• **About this task**
Write out the whole listing without a single alteration.
Top of Task input
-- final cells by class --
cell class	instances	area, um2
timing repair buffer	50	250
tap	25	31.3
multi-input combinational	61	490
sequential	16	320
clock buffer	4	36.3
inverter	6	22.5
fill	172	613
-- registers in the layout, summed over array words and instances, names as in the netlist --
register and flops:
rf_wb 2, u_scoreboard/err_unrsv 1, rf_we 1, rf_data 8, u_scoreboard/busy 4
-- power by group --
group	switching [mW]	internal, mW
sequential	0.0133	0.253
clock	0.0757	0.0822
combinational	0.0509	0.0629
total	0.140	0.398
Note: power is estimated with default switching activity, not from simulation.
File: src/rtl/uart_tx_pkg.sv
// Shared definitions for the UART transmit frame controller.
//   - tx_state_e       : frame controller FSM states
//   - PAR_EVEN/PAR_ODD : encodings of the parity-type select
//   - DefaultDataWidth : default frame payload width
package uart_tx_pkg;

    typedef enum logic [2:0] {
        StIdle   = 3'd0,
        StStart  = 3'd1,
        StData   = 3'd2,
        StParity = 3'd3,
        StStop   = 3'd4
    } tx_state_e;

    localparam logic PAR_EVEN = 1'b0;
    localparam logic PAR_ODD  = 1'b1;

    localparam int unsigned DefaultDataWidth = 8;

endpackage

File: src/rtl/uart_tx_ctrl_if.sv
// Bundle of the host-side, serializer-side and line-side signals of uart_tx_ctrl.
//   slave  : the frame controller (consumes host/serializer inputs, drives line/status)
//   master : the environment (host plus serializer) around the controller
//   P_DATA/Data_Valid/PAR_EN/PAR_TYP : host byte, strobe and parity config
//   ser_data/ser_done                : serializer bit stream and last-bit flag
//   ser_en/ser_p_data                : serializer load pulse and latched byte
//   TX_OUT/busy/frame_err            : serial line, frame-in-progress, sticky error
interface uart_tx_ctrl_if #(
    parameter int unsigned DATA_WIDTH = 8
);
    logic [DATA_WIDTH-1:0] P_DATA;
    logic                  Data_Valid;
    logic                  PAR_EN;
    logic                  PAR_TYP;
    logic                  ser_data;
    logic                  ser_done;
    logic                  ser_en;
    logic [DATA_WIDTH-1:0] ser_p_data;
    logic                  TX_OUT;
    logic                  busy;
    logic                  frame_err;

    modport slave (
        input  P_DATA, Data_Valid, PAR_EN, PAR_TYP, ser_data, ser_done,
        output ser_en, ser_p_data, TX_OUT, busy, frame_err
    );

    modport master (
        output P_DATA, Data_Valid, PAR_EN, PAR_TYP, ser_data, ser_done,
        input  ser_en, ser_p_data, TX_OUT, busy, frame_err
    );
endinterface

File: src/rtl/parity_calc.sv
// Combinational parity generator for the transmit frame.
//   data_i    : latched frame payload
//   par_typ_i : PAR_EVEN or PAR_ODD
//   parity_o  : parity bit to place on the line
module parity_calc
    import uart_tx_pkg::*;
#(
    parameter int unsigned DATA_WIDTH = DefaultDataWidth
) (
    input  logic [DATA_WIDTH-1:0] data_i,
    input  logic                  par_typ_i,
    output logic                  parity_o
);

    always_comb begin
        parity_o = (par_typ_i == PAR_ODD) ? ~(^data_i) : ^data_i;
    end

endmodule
Bottom of Task input
• **Response**
-- final cells by class --
cell class	instances	area, um2
timing repair buffer	50	250
tap	25	31.3
multi-input combinational	61	490
sequential	16	320
clock buffer	4	36.3
inverter	6	22.5
fill	172	613
-- registers in the layout, summed over array words and instances, names as in the netlist --
register and flops:
rf_wb 2, u_scoreboard/err_unrsv 1, rf_we 1, rf_data 8, u_scoreboard/busy 4
-- power by group --
group	switching [mW]	internal, mW
sequential	0.0133	0.253
clock	0.0757	0.0822
combinational	0.0509	0.0629
total	0.140	0.398
Note: power is estimated with default switching activity, not from simulation.
File: src/rtl/uart_tx_pkg.sv
// Shared definitions for the UART transmit frame controller.
//   - tx_state_e       : frame controller FSM states
//   - PAR_EVEN/PAR_ODD : encodings of the parity-type select
//   - DefaultDataWidth : default frame payload width
package uart_tx_pkg;

    typedef enum logic [2:0] {
        StIdle   = 3'd0,
        StStart  = 3'd1,
        StData   = 3'd2,
        StParity = 3'd3,
        StStop   = 3'd4
    } tx_state_e;

    localparam logic PAR_EVEN = 1'b0;
    localparam logic PAR_ODD  = 1'b1;

    localparam int unsigned DefaultDataWidth = 8;

endpackage

File: src/rtl/uart_tx_ctrl_if.sv
// Bundle of the host-side, serializer-side and line-side signals of uart_tx_ctrl.
//   slave  : the frame controller (consumes host/serializer inputs, drives line/status)
//   master : the environment (host plus serializer) around the controller
//   P_DATA/Data_Valid/PAR_EN/PAR_TYP : host byte, strobe and parity config
//   ser_data/ser_done                : serializer bit stream and last-bit flag
//   ser_en/ser_p_data                : serializer load pulse and latched byte
//   TX_OUT/busy/frame_err            : serial line, frame-in-progress, sticky error
interface uart_tx_ctrl_if #(
    parameter int unsigned DATA_WIDTH = 8
);
    logic [DATA_WIDTH-1:0] P_DATA;
    logic                  Data_Valid;
    logic                  PAR_EN;
    logic                  PAR_TYP;
    logic                  ser_data;
    logic                  ser_done;
    logic                  ser_en;
    logic [DATA_WIDTH-1:0] ser_p_data;
    logic                  TX_OUT;
    logic                  busy;
    logic                  frame_err;

    modport slave (
        input  P_DATA, Data_Valid, PAR_EN, PAR_TYP, ser_data, ser_done,
        output ser_en, ser_p_data, TX_OUT, busy, frame_err
    );

    modport master (
        output P_DATA, Data_Valid, PAR_EN, PAR_TYP, ser_data, ser_done,
        input  ser_en, ser_p_data, TX_OUT, busy, frame_err
    );
endinterface

File: src/rtl/parity_calc.sv
// Combinational parity generator for the transmit frame.
//   data_i    : latched frame payload
//   par_typ_i : PAR_EVEN or PAR_ODD
//   parity_o  : parity bit to place on the line
module parity_calc
    import uart_tx_pkg::*;
#(
    parameter int unsigned DATA_WIDTH = DefaultDataWidth
) (
    input  logic [DATA_WIDTH-1:0] data_i,
    input  logic                  par_typ_i,
    output logic                  parity_o
);

    always_comb begin
        parity_o = (par_typ_i == PAR_ODD) ? ~(^data_i) : ^data_i;
    end

endmodule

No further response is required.